The answer is the set of lines that include "qualified", copied from the data below.
-- DATA EXTRACT follows --
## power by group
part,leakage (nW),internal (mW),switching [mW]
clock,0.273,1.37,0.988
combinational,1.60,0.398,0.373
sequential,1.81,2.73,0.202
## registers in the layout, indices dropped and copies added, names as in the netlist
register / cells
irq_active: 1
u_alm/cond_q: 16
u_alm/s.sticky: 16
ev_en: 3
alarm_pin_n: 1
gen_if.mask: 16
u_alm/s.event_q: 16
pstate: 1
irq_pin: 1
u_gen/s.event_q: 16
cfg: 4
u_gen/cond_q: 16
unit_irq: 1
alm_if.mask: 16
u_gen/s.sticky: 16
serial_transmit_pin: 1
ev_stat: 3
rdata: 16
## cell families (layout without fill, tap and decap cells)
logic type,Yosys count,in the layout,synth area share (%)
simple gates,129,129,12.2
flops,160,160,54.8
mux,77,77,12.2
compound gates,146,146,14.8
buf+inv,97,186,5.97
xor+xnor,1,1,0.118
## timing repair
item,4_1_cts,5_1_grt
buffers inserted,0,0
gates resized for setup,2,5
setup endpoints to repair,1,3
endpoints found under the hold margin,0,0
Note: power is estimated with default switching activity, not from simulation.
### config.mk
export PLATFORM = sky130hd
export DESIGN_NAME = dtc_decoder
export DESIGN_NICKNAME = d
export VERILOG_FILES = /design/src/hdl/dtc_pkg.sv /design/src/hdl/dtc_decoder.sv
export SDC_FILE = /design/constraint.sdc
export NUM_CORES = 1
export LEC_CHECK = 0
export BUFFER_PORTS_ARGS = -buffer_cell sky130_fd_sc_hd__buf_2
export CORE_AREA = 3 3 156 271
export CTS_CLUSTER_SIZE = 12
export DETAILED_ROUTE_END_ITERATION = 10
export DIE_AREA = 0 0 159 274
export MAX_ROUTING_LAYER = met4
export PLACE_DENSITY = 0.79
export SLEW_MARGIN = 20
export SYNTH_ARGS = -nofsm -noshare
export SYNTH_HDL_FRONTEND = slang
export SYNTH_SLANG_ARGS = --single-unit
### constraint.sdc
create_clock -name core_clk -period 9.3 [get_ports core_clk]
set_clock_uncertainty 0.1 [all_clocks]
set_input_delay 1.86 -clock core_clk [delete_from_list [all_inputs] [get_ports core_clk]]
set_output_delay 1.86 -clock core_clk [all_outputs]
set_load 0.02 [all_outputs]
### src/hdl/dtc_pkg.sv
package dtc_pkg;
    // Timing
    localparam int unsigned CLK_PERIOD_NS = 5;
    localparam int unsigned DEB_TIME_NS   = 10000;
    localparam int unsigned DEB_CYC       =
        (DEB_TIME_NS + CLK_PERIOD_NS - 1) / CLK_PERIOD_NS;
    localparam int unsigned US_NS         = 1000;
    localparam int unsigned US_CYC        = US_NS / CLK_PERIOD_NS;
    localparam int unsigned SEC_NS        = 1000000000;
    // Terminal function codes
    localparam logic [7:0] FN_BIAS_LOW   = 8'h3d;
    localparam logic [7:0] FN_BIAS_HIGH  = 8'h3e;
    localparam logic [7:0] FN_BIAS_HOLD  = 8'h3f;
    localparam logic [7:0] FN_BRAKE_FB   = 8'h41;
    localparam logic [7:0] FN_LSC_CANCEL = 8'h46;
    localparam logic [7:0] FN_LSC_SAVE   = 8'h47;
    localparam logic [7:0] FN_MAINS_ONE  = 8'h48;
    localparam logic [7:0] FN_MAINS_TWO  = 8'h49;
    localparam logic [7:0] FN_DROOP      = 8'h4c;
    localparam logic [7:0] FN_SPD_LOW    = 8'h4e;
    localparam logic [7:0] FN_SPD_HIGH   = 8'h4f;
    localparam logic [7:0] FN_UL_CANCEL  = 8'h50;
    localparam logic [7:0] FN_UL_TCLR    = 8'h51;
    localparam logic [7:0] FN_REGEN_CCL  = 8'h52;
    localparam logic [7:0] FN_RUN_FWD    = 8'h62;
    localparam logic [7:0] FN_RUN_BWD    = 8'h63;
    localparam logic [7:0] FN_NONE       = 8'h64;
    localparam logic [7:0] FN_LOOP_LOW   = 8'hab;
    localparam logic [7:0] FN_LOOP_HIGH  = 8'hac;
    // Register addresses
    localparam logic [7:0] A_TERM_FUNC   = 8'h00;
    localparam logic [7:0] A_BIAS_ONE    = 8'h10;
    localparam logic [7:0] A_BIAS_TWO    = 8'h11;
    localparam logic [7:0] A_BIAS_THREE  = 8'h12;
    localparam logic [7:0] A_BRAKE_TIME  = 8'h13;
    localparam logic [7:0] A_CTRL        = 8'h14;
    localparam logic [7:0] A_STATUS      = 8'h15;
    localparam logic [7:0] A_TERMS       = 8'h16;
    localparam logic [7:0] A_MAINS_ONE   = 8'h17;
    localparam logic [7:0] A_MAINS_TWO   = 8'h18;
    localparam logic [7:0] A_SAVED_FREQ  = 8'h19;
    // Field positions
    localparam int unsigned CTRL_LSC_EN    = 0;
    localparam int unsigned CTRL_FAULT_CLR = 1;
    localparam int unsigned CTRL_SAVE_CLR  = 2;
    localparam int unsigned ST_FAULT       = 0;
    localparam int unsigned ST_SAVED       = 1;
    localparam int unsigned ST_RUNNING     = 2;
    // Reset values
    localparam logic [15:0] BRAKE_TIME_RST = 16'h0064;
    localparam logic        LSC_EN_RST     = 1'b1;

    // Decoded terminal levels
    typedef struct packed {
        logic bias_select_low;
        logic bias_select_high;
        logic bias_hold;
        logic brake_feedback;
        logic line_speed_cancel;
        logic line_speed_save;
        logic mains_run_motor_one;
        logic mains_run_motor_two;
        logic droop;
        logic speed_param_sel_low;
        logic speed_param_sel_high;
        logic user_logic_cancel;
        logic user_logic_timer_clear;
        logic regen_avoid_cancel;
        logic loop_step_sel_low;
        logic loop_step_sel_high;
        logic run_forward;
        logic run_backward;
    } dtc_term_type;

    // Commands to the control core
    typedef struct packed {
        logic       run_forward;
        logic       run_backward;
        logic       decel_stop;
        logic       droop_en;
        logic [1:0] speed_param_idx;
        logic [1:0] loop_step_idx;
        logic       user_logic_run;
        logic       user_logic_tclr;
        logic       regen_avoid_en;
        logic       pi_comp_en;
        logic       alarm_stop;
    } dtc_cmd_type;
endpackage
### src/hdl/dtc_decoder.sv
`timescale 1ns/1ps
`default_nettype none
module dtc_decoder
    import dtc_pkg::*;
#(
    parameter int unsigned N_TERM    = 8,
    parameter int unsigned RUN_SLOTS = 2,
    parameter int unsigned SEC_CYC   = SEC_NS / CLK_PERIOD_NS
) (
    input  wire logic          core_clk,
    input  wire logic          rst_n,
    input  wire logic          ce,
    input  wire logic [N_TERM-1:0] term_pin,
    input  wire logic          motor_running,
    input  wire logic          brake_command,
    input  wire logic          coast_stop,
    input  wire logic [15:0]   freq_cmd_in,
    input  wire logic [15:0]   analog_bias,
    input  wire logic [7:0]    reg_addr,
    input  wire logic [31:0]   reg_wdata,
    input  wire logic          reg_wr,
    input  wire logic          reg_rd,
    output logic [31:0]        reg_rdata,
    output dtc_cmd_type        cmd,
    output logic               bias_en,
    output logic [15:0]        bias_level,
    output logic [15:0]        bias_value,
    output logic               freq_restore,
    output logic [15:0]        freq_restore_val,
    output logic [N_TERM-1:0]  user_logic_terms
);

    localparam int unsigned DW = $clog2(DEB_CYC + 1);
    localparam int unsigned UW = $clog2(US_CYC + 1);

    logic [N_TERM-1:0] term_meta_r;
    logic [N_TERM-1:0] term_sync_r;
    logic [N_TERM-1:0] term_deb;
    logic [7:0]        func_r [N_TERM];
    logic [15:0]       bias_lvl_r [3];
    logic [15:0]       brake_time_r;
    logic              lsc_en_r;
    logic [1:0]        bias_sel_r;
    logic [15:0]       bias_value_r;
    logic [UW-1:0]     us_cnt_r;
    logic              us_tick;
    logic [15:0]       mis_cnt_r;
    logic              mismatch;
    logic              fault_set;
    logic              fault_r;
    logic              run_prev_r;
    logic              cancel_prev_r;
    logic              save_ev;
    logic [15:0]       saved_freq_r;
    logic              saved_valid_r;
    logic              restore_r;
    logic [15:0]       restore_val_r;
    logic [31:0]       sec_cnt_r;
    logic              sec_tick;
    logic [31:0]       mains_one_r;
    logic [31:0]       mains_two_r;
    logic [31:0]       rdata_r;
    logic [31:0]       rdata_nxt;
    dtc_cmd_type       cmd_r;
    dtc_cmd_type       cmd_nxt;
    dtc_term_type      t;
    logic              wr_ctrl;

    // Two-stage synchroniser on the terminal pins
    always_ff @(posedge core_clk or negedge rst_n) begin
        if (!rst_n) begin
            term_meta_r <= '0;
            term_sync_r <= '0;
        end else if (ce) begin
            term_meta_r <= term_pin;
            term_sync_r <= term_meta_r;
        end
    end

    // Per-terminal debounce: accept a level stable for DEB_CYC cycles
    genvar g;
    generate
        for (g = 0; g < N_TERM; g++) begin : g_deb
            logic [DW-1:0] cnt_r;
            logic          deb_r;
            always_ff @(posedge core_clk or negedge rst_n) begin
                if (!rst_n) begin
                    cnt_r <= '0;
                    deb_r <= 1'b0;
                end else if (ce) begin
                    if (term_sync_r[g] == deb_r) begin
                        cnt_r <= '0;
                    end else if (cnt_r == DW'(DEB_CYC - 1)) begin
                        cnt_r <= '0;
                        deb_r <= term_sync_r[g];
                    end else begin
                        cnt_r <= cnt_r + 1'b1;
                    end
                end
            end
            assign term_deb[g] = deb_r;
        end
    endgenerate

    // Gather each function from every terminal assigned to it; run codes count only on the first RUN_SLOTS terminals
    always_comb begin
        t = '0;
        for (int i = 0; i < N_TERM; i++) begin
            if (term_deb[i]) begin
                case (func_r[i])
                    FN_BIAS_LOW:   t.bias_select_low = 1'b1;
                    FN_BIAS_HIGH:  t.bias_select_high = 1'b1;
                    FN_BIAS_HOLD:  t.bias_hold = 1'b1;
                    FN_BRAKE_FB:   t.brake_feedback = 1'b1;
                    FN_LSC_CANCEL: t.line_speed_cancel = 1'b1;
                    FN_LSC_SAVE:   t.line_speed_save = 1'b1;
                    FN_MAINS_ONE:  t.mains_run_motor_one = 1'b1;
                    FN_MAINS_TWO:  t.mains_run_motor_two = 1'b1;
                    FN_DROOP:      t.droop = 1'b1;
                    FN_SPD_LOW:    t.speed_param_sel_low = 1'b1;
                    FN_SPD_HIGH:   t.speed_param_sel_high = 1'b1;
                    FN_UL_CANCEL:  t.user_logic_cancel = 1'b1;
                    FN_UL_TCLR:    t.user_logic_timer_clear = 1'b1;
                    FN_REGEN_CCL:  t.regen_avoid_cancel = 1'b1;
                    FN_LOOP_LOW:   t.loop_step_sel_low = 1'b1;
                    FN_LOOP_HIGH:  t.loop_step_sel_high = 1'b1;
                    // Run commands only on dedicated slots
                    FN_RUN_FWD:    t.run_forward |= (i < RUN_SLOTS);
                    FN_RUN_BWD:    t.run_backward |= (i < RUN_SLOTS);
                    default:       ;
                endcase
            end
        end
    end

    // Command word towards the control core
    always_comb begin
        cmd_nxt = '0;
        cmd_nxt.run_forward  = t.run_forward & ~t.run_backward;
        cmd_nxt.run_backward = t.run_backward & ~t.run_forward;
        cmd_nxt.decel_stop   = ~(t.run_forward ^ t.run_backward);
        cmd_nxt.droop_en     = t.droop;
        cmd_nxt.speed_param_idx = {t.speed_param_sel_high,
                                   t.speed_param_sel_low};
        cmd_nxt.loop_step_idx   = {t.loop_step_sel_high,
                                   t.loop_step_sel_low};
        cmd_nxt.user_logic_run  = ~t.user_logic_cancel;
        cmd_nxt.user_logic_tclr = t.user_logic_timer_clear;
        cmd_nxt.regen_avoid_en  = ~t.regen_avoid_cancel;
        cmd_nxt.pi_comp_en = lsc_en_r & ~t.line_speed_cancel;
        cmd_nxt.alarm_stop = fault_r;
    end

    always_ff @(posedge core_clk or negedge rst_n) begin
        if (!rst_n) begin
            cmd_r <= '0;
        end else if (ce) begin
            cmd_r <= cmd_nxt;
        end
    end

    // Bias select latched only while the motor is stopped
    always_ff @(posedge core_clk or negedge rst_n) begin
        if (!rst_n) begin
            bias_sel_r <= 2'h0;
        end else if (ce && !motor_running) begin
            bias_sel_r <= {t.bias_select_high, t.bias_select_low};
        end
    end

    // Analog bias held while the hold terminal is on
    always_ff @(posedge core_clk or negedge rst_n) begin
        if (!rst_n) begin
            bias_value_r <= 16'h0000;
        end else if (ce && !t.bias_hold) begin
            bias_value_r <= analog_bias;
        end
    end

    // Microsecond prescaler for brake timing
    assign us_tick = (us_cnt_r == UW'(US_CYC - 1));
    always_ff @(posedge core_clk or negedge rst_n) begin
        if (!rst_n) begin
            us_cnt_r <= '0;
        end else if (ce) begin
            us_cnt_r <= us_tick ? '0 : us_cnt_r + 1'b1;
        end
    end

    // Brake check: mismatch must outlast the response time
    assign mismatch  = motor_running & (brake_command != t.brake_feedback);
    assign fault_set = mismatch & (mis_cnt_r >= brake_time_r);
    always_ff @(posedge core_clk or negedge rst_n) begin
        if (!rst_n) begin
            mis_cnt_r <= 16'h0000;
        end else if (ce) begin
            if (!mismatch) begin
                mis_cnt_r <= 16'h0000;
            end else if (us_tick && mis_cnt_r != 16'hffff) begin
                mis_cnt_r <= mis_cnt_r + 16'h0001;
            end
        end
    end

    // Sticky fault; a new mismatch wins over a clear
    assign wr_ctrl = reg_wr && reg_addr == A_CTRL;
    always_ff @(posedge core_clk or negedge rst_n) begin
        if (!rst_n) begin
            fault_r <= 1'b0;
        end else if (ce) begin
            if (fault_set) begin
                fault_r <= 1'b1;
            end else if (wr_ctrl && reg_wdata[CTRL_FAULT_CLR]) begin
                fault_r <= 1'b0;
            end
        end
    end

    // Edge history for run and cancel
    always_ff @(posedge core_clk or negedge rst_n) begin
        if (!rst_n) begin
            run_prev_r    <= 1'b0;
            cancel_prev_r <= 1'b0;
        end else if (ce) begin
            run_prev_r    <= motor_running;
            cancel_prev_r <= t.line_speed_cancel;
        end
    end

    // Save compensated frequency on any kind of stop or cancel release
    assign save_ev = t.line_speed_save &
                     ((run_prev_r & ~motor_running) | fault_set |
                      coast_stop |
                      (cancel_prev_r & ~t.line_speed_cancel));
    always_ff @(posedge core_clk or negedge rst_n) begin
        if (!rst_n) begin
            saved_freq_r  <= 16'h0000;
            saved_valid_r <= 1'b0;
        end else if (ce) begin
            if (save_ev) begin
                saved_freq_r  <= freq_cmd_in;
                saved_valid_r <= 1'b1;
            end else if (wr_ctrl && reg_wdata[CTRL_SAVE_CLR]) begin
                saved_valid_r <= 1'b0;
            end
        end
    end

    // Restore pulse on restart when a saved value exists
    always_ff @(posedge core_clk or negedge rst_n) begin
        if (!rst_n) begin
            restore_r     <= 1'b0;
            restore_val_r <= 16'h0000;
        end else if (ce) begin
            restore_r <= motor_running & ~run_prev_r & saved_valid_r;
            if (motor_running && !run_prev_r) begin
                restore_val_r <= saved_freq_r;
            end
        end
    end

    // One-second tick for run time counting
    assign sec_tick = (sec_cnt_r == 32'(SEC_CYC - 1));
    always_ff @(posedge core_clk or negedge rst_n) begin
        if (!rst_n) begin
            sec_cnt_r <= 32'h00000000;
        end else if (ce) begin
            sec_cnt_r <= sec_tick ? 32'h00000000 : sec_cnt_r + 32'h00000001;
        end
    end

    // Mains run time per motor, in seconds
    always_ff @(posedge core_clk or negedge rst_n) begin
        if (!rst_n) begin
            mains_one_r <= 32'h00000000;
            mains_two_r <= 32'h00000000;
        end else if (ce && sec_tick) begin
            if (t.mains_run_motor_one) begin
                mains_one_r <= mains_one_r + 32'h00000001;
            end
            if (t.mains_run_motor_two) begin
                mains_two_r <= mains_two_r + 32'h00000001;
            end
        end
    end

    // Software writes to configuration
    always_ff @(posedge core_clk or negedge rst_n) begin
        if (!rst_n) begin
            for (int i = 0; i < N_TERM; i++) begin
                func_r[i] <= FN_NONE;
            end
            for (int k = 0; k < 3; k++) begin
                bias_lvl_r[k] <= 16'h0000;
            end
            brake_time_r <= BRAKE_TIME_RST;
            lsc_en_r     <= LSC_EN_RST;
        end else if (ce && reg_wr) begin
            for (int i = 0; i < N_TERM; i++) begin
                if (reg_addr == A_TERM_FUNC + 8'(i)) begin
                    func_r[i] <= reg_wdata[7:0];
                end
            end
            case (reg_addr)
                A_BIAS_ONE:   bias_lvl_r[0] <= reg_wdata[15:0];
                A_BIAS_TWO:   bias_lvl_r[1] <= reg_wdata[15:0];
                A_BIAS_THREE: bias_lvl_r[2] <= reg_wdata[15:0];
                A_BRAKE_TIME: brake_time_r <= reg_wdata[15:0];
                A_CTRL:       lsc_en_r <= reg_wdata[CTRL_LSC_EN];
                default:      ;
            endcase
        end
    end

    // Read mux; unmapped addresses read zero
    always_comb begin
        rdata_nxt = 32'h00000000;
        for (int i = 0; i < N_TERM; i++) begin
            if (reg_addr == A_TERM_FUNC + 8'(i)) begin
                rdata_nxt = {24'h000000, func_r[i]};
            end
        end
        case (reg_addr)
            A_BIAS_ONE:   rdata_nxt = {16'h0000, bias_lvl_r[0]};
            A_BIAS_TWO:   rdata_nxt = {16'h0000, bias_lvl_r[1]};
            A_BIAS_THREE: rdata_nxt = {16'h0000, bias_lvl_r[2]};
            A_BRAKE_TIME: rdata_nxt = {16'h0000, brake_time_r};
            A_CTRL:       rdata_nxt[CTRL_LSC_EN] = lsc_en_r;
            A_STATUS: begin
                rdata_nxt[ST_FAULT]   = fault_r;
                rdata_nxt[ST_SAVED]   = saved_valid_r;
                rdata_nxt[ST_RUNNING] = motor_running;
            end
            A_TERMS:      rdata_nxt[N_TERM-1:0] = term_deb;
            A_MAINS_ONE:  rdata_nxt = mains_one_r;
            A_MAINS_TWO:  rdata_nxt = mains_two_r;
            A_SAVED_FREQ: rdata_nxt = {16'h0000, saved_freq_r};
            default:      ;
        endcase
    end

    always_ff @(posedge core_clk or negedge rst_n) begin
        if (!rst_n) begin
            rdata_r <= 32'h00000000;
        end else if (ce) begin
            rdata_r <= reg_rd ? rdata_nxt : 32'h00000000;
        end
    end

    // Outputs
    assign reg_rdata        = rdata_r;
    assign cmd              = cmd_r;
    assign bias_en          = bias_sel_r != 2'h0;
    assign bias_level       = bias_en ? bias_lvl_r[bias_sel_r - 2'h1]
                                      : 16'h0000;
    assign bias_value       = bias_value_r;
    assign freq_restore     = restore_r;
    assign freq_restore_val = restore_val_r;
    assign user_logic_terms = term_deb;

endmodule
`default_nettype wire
-- DATA EXTRACT concluded --
-- DATA EXTRACT follows --
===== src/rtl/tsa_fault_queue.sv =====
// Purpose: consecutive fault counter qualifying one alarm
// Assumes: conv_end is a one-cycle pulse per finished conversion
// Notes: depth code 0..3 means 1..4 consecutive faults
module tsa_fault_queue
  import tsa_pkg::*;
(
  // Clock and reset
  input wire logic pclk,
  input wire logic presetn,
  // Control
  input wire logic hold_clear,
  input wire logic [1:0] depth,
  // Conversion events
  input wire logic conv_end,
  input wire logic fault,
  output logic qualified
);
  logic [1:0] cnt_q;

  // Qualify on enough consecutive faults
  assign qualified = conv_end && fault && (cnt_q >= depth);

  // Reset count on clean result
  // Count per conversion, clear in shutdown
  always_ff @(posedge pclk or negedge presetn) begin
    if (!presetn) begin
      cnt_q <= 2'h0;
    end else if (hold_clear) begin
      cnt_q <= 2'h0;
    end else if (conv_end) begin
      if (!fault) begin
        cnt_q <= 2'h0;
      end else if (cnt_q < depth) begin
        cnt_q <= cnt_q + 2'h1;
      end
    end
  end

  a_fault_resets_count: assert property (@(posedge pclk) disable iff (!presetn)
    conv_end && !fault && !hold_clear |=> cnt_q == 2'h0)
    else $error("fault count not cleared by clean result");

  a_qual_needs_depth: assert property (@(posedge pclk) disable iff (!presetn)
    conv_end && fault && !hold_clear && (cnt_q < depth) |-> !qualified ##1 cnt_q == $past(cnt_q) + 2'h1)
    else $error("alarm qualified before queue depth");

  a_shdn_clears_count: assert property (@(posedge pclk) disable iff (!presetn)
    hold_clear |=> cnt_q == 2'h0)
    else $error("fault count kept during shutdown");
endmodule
-- DATA EXTRACT concluded --
== WRITTEN RESPONSE ==
  output logic qualified
  assign qualified = conv_end && fault && (cnt_q >= depth);
    conv_end && fault && !hold_clear && (cnt_q < depth) |-> !qualified ##1 cnt_q == $past(cnt_q) + 2'h1)
    else $error("alarm qualified before queue depth");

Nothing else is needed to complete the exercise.